• Instructions to follow:
Each line from the start of the data below through the one containing "308 | 6180 |" must be reproduced exactly.

• Stored data:
--------------------------------------------------
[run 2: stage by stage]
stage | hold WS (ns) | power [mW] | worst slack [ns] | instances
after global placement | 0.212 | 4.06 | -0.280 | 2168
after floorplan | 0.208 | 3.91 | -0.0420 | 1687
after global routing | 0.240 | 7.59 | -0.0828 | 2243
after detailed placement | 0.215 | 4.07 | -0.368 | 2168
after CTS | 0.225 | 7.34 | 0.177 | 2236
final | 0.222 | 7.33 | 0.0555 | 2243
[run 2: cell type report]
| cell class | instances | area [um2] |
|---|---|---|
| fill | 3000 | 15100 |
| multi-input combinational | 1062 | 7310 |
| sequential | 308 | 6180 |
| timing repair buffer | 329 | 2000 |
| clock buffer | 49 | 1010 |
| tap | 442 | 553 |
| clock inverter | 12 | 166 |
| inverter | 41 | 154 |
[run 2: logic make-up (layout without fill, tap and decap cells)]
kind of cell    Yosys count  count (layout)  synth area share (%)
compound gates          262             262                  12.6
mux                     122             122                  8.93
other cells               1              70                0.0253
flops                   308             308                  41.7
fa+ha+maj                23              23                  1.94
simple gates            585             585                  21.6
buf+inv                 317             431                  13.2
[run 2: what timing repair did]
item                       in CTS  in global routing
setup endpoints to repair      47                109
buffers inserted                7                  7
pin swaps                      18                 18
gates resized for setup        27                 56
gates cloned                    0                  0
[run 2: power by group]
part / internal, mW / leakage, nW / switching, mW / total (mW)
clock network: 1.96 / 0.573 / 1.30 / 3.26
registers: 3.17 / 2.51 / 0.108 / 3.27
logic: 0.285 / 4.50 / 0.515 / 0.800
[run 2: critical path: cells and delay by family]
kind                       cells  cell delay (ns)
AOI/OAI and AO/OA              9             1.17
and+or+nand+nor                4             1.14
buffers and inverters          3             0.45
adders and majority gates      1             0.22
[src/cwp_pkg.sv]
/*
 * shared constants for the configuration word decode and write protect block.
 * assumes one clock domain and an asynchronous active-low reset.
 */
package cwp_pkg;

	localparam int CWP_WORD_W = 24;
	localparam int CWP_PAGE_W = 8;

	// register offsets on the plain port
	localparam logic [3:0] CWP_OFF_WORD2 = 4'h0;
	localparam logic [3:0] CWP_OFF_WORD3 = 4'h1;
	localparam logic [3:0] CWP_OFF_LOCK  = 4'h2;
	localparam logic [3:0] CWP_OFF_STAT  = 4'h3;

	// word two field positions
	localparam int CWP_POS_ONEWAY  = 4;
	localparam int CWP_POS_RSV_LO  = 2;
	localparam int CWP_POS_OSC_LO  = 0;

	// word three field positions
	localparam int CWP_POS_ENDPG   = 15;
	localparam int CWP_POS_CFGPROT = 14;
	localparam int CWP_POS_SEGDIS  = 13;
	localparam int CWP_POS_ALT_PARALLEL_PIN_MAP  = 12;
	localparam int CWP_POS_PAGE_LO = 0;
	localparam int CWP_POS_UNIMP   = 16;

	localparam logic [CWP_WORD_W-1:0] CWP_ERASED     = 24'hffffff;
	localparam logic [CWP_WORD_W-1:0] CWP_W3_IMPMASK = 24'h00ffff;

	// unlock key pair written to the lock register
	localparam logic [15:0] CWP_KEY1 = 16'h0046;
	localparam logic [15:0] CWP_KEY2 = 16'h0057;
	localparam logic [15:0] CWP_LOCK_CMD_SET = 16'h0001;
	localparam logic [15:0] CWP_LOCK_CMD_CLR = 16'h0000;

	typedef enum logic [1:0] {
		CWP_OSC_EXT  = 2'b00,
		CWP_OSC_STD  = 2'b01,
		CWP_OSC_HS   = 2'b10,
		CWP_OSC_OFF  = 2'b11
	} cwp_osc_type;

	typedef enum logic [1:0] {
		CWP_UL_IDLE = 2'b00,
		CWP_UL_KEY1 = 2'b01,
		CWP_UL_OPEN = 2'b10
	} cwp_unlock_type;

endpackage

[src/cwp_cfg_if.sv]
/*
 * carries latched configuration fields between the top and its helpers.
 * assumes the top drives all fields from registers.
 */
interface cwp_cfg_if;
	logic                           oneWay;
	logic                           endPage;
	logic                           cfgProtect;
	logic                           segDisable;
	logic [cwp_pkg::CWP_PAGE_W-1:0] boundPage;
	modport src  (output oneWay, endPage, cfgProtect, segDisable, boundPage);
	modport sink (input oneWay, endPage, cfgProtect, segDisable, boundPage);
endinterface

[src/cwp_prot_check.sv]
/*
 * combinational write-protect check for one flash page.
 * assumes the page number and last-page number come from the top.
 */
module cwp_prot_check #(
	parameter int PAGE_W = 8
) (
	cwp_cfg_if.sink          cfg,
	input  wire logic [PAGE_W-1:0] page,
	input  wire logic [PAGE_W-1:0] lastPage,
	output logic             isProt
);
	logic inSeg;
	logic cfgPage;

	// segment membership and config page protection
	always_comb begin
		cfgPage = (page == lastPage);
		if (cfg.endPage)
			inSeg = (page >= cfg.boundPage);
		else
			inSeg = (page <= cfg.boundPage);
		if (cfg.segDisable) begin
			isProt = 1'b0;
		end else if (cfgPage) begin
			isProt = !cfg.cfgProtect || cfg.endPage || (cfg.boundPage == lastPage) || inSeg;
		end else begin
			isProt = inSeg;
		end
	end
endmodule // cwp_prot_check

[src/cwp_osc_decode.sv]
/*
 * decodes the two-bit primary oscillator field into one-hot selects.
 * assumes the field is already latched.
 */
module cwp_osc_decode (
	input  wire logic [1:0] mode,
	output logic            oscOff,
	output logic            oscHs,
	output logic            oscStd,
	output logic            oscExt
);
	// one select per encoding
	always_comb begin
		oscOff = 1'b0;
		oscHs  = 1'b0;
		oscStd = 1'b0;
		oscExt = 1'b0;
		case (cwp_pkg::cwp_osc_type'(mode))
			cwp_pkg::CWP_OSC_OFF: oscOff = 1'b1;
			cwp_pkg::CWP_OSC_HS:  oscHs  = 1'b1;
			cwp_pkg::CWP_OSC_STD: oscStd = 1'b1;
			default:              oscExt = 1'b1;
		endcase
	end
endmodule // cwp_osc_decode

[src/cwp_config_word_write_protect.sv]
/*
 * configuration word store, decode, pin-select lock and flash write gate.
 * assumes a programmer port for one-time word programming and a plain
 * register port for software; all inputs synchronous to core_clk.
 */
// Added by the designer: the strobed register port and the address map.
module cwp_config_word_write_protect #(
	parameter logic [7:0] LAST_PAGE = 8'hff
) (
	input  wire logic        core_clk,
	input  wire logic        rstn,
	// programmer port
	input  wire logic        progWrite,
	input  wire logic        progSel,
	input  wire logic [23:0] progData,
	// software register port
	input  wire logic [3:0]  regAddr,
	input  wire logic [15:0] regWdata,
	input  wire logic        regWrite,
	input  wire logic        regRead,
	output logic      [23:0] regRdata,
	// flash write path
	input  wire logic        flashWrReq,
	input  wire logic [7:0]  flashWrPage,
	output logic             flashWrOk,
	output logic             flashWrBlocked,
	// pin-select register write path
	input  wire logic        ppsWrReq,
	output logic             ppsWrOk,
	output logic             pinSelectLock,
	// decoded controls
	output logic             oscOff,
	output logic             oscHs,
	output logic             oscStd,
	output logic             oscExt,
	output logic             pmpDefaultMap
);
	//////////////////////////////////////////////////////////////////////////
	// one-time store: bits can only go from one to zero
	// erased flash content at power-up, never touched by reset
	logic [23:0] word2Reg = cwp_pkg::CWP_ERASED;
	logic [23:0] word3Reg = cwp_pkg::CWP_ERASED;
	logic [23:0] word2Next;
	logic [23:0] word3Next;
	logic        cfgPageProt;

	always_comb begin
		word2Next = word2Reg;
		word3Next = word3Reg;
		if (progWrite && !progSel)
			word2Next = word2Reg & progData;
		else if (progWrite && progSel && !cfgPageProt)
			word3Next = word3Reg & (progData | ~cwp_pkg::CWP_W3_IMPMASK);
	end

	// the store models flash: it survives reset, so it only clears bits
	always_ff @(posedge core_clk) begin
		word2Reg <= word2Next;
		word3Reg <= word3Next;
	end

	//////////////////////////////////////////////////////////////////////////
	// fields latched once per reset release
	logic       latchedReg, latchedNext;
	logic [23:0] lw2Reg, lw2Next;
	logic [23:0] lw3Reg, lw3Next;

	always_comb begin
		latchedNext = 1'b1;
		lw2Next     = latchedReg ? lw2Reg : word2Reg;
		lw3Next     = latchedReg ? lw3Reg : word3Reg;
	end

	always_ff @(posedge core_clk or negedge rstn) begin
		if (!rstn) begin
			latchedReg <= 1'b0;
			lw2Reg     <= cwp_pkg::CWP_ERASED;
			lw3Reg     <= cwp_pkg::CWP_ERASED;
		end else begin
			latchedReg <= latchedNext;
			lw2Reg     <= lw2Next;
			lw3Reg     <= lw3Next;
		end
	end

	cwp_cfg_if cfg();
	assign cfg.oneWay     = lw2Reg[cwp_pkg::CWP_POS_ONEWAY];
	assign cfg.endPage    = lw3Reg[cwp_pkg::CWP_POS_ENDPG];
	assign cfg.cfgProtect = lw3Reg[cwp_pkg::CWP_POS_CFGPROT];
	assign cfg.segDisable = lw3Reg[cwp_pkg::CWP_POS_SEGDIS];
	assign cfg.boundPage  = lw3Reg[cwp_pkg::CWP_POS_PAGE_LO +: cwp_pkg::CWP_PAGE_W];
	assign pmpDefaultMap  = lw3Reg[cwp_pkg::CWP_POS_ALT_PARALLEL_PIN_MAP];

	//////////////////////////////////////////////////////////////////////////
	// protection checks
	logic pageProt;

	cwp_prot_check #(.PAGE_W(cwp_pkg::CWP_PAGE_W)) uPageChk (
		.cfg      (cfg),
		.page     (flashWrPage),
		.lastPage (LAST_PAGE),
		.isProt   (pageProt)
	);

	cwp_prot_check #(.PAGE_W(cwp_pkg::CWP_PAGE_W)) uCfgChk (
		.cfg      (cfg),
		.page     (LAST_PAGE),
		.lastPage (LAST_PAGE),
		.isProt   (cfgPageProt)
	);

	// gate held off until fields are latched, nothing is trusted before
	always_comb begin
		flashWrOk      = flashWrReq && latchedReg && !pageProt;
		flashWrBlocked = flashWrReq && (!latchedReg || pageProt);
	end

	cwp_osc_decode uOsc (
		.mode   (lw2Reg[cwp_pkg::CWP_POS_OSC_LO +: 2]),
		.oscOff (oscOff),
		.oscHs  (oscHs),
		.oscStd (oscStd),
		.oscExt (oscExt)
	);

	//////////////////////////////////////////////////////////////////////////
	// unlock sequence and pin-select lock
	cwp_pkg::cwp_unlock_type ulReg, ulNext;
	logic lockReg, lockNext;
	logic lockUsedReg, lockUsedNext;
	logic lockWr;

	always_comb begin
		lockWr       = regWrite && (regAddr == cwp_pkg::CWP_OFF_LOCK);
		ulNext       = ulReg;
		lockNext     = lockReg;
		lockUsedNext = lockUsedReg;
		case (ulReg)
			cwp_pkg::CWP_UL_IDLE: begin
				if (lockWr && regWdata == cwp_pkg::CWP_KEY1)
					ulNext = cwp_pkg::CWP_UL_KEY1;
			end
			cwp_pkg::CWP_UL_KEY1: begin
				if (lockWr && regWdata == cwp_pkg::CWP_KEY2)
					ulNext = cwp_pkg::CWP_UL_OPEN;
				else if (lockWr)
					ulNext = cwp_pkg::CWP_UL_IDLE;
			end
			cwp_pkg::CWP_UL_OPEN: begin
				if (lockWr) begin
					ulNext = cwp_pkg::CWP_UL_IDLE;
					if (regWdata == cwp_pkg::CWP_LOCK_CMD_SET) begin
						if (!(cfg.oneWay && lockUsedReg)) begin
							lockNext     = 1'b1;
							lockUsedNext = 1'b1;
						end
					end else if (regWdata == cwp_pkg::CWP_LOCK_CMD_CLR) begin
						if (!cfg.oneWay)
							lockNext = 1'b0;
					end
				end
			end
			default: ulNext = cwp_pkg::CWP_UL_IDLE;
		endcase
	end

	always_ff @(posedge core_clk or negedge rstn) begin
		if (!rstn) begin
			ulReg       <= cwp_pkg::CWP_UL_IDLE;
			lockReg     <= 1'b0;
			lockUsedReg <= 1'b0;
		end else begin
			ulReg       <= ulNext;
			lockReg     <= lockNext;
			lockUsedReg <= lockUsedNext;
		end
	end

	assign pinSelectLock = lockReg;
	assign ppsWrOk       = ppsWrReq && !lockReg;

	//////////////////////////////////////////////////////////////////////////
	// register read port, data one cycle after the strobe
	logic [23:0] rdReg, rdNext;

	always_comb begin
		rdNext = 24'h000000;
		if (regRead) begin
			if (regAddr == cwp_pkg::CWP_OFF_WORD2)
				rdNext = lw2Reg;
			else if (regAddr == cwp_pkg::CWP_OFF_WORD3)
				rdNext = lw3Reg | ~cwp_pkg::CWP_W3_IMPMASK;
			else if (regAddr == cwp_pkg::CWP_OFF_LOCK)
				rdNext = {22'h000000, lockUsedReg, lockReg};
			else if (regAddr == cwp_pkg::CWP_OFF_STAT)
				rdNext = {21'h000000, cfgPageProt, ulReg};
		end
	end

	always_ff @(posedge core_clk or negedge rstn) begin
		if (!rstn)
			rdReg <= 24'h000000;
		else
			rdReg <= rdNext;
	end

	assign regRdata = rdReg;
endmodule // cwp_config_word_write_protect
--------------------------------------------------
• Result below:
[run 2: stage by stage]
stage | hold WS (ns) | power [mW] | worst slack [ns] | instances
after global placement | 0.212 | 4.06 | -0.280 | 2168
after floorplan | 0.208 | 3.91 | -0.0420 | 1687
after global routing | 0.240 | 7.59 | -0.0828 | 2243
after detailed placement | 0.215 | 4.07 | -0.368 | 2168
after CTS | 0.225 | 7.34 | 0.177 | 2236
final | 0.222 | 7.33 | 0.0555 | 2243
[run 2: cell type report]
| cell class | instances | area [um2] |
|---|---|---|
| fill | 3000 | 15100 |
| multi-input combinational | 1062 | 7310 |
| sequential | 308 | 6180 |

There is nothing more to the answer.